File: config.mk
export PLATFORM = sky130hd
export DESIGN_NAME = wait_ready_sync
export DESIGN_NICKNAME = d
export VERILOG_FILES = /design/src/rtl/ready_sync_pkg.sv /design/src/rtl/rdy_source_qualify.sv /design/src/rtl/rdy_edge_stage.sv /design/src/rtl/rdy_stage_mux.sv /design/src/rtl/wait_ready_sync.sv
export SDC_FILE = /design/constraint.sdc
export NUM_CORES = 1
export LEC_CHECK = 0
export ABC_AREA = 1
export BUFFER_PORTS_ARGS = -buffer_cell sky130_fd_sc_hd__buf_2
export CORE_AREA = 2 2 39 41
export CTS_CLUSTER_SIZE = 40
export DETAILED_ROUTE_END_ITERATION = 8
export DIE_AREA = 0 0 41 43
export MAX_ROUTING_LAYER = met4
export PLACE_DENSITY = 0.35
export SYNTH_ARGS = -nofsm -noshare
export SYNTH_HDL_FRONTEND = slang
export SYNTH_SLANG_ARGS = --single-unit
File: constraint.sdc
create_clock -name clk -period 0.85 [get_ports clk]
set_input_delay 0.085 -clock clk [delete_from_list [all_inputs] [get_ports clk]]
set_output_delay 0.085 -clock clk [all_outputs]
set_load 0.03 [all_outputs]
File: src/rtl/ready_sync_pkg.sv
package ready_sync_pkg;

   typedef enum logic {
      MODE_TWO_STAGE = 1'b0,
      MODE_ONE_STAGE = 1'b1
   } sync_mode_e;

   localparam logic READY_NOT = 1'b0;
   localparam logic READY_YES = 1'b1;

endpackage

File: src/rtl/rdy_source_qualify.sv
module rdy_source_qualify #(
   parameter int NUM_SRC = 2
) (
   input  logic [NUM_SRC-1:0] req_i,
   input  logic [NUM_SRC-1:0] en_n_i,
   output logic               any_ok_o
);
   logic [NUM_SRC-1:0] gated;

   for (genvar g = 0; g < NUM_SRC; g++) begin : g_src
      assign gated[g] = req_i[g] & ~en_n_i[g];
   end

   assign any_ok_o = |gated;

   if (NUM_SRC < 1) begin : g_bad
      $error("rdy_source_qualify: NUM_SRC must be at least 1");
   end
endmodule

File: src/rtl/rdy_edge_stage.sv
module rdy_edge_stage #(
   parameter logic RST_VAL = 1'b0
) (
   input  logic clk,
   input  logic rst_n,
   input  logic load_i,
   input  logic d_i,
   output logic q_o
);
   always_ff @(posedge clk or negedge rst_n) begin
      if (!rst_n)      q_o <= RST_VAL;
      else if (load_i) q_o <= d_i;
   end
endmodule

File: src/rtl/rdy_stage_mux.sv
module rdy_stage_mux
   import ready_sync_pkg::*;
(
   input  logic mode_i,
   input  logic first_q_i,
   input  logic direct_i,
   output logic sel_o
);
   sync_mode_e mode;
   assign mode = sync_mode_e'(mode_i);

   always_comb begin
      unique case (mode)
         MODE_TWO_STAGE: sel_o = first_q_i;
         MODE_ONE_STAGE: sel_o = direct_i;
         default:        sel_o = READY_NOT;
      endcase
   end
endmodule

File: src/rtl/wait_ready_sync.sv
module wait_ready_sync
   import ready_sync_pkg::*;
#(
   parameter int NUM_SRC = 2
) (
   input  logic               clk,
   input  logic               rst_n,
   input  logic               proc_rise_en,
   input  logic               proc_fall_en,
   input  logic               stage_sel,
   input  logic [NUM_SRC-1:0] rdy_req,
   input  logic [NUM_SRC-1:0] rdy_en_n,
   output logic               ready_o
);
   logic qual_any;
   logic first_q;
   logic out_d;

   if (NUM_SRC < 1) begin : g_bad
      $error("wait_ready_sync: NUM_SRC must be at least 1");
   end

   rdy_source_qualify #(.NUM_SRC(NUM_SRC)) u_qual (
      .req_i    (rdy_req),
      .en_n_i   (rdy_en_n),
      .any_ok_o (qual_any)
   );

   rdy_edge_stage #(.RST_VAL(READY_NOT)) u_first (
      .clk    (clk),
      .rst_n  (rst_n),
      .load_i (proc_rise_en),
      .d_i    (qual_any),
      .q_o    (first_q)
   );

   rdy_stage_mux u_mux (
      .mode_i    (stage_sel),
      .first_q_i (first_q),
      .direct_i  (qual_any),
      .sel_o     (out_d)
   );

   rdy_edge_stage #(.RST_VAL(READY_NOT)) u_out (
      .clk    (clk),
      .rst_n  (rst_n),
      .load_i (proc_fall_en),
      .d_i    (out_d),
      .q_o    (ready_o)
   );
endmodule

==> reports/qor.txt <==
register area share after synthesis: 43.5%
fin worst setup slack: 0.0284 ns
Final Setup Violations: 0
Top Family by Delay on Critical Path: flip-flops
Worst Path Buf+Inv: 1
max_cap viols: 0
DP Area: 180 um^2
Distinct cells, synth: 7
CP max stage cell: dfrtp_1
worst slack at placement: 0.122 ns
htree depth: 1
Routed WL per cell: 6.30 um
GP Congestion: 0.594
crit path DAT: 0.74 ns
Mapped Cells: 17
Psw: 0.0000960 W
RR Startpoint: u_first.q_o
worst setup path start: u_out.q_o
dpl hpwl: 237 um
FF-to-FF setup slack: 0.13 ns
setup TNS: 0 ns
CTS Buf Count: 3
most common cell after layout, fill and taps aside: buf_2
Levels on crit path: 1
CTS sink count: 2
Pwr Total: 0.000398 W
Avg Inst Size Synth: 6.77 um^2
Clk pin slew, worst setup/hold paths: 0.03 ns
Setup crit end: ready_o
initial DRC count: 1
Initial Util: 8.32%
die height: 43 um
sequential power share: 28.4%
Worst-Skew Late Latency: 0.22 ns
period utilisation layout: 96.7%
antenna violations before repair: 0
layout cells sized above 1: 46.7%
row count: 14
n_diodes: 0
Die Width: 41 um
I/O Buffers: 9
leakage power: 0.129 nW
vias post-DR: 138
Slew headroom: 93.6%
status: complete, no violations
maximum number of pins on one net before global-route repair: 3
final net count: 41
grt ovf: 0
RSZ-0062 raised after global routing: false
register cell area after layout: 50.0 um^2
first-pass GRT wire length: 462 um
vias per inst: 3.00
Peak supply drop: 350 uV
Clock power frac: 52.0%
area delta synth->final: 90.2%
final instance area: 219 um^2
Max Fanout on Critical Path: 2
synthesized cell area: 115 um^2
power share of the combinational group: 19.6%
cell chain of the critical path: buf_6
syn_nets: 26
Multi-input gate area: 50.0 um^2
Core ar.: 0.00138 mm^2
Worst Skew: 0.00159 ns
die area: 0.00176 mm^2
fmax: 1220 MHz
highest-count cells in the layout ignoring fill and taps: buf_2 (8), nand2_1 (6), inv_1 (4), clkbuf_4 (3)
cells on worst reg2reg path: 4
gr usage total: 4.73%
DRC viols: 0
vias in the first global route: 140
filler cell count: 169
clk buf depth: 2
CTS tree: built
ANT nets after route: 0
Worst Hold Class: input pin to flop
Worst setup EP type: output pin
critical path class: flop to output pin
Synth warnings: 0
Final min period: 0.822 ns
Final Hold Violating Endpoints: 0
internal power: 0.000302 W
WL final: 290 um
clk root buf: clkbuf_4
Post-CTS Setup Inserts: 0
max incr delay on CP: 0.37 ns
worst r2r dst: u_out.q_o
Crit path required time: 0.76 ns
Sw Ratio: 24.1%
PD cells: 1820 mW/mm^2
flop and latch count out of synthesis: 2
I/O pin cnt: 10
DRT Pass-1 Iters: 2
CP startpoint kind: flop
Worst Tran Pin Value: 0.0960 ns
fin. max-slew vios: 0
[what timing repair did]
item / 4_1_cts / 5_1_grt
endpoints found under the setup margin: 1 / 0
endpoints found under the hold margin: 2 / 0
hold buffers: 1 / 0
gates resized for setup: 2 / 0
[worst min-delay path by stage]
| stage | endpoint | from | cells past startpoint | slack [ns] |
|---|---|---|---|---|
| 6_report | u_first.q_o | proc_rise_en | 2 | 0.05 |
| 2_1_floorplan | u_first.q_o | rst_n | 0 | -0.21 |
| 4_1_cts | u_first.q_o | proc_rise_en | 2 | 0.04 |
| 3_5_place_dp | u_first.q_o | rst_n | 1 | -0.12 |
| 5_1_grt | u_first.q_o | proc_rise_en | 2 | 0.07 |
| 3_3_place_gp | u_first.q_o | rst_n | 1 | -0.12 |
[Yosys cell counts (all sizes together)]
cell type | number | area [um^2]
nand2 | 7 | 28.8
inv | 4 | 15.0
dfrtp | 2 | 50.1
nor2 | 2 | 7.51
nand3 | 1 | 5.00
o21ai | 1 | 8.76
[state kept, by name (all words and copies together), names as in the netlist]
signal       count
u_out.q_o        1
u_first.q_o      1
[routing by layer]
layer,global-route usage [%],vias to the layer above,part of all wire [%]
met5,-,-,0
met4,8.00,0,0
met3,2.09,0,13
met2,5.63,5,56
met1,3.86,58,31
li1,-,75,-
[logic make-up (layout without fill, tap and decap cells)]
| family | after synthesis | count (layout) | share of synthesized area, % |
|---|---|---|---|
| AOI/OAI and AO/OA | 1 | 1 | 7.61 |
| buffers and inverters | 4 | 17 | 13.0 |
| DFF | 2 | 2 | 43.5 |
| and+or+nand+nor | 10 | 10 | 35.9 |
[layout make-up]
class | count | share of cell area [%]
Timing Repair Buffer | 10 | 28.0
Sequential cell | 2 | 22.9
Multi-Input combinational cell | 11 | 22.9
Clock buffer | 3 | 10.3
Tap cell | 16 | 9.14
Inverter | 4 | 6.86
[stage by stage]
stage / util (%) / cells / hold slack, ns
finish: 15.8 / 46 / 0.0496
floorplan: - / 17 / -0.211
CTS: 15.8 / 46 / 0.0436
detailed placement: 13.0 / 42 / -0.125
global route: 15.8 / 46 / 0.0690
global placement: 13.0 / 42 / -0.122
[power by group through the flow]
stage | sequential [W] | combinational, W | clock [W]
6_report | 0.000113 | 0.0000781 | 0.000207
5_1_grt | 0.000115 | 0.0000904 | 0.000221
4_1_cts | 0.000113 | 0.0000804 | 0.000224
3_5_place_dp | 0.000113 | 0.0000700 | 0
3_3_place_gp | 0.000114 | 0.0000687 | 0
2_1_floorplan | 0.000125 | 0.0000260 | 0
(Power assumes the default switching activity.)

════════

* [WHAT TO WORK ON]: Please output the exact lines of the records above, beginning with the first and stopping after the line that holds "package ready_sync_pkg;", and nothing else.

* [ANSWER TO THIS PROBLEM]:
File: config.mk
export PLATFORM = sky130hd
export DESIGN_NAME = wait_ready_sync
export DESIGN_NICKNAME = d
export VERILOG_FILES = /design/src/rtl/ready_sync_pkg.sv /design/src/rtl/rdy_source_qualify.sv /design/src/rtl/rdy_edge_stage.sv /design/src/rtl/rdy_stage_mux.sv /design/src/rtl/wait_ready_sync.sv
export SDC_FILE = /design/constraint.sdc
export NUM_CORES = 1
export LEC_CHECK = 0
export ABC_AREA = 1
export BUFFER_PORTS_ARGS = -buffer_cell sky130_fd_sc_hd__buf_2
export CORE_AREA = 2 2 39 41
export CTS_CLUSTER_SIZE = 40
export DETAILED_ROUTE_END_ITERATION = 8
export DIE_AREA = 0 0 41 43
export MAX_ROUTING_LAYER = met4
export PLACE_DENSITY = 0.35
export SYNTH_ARGS = -nofsm -noshare
export SYNTH_HDL_FRONTEND = slang
export SYNTH_SLANG_ARGS = --single-unit
File: constraint.sdc
create_clock -name clk -period 0.85 [get_ports clk]
set_input_delay 0.085 -clock clk [delete_from_list [all_inputs] [get_ports clk]]
set_output_delay 0.085 -clock clk [all_outputs]
set_load 0.03 [all_outputs]
File: src/rtl/ready_sync_pkg.sv
package ready_sync_pkg;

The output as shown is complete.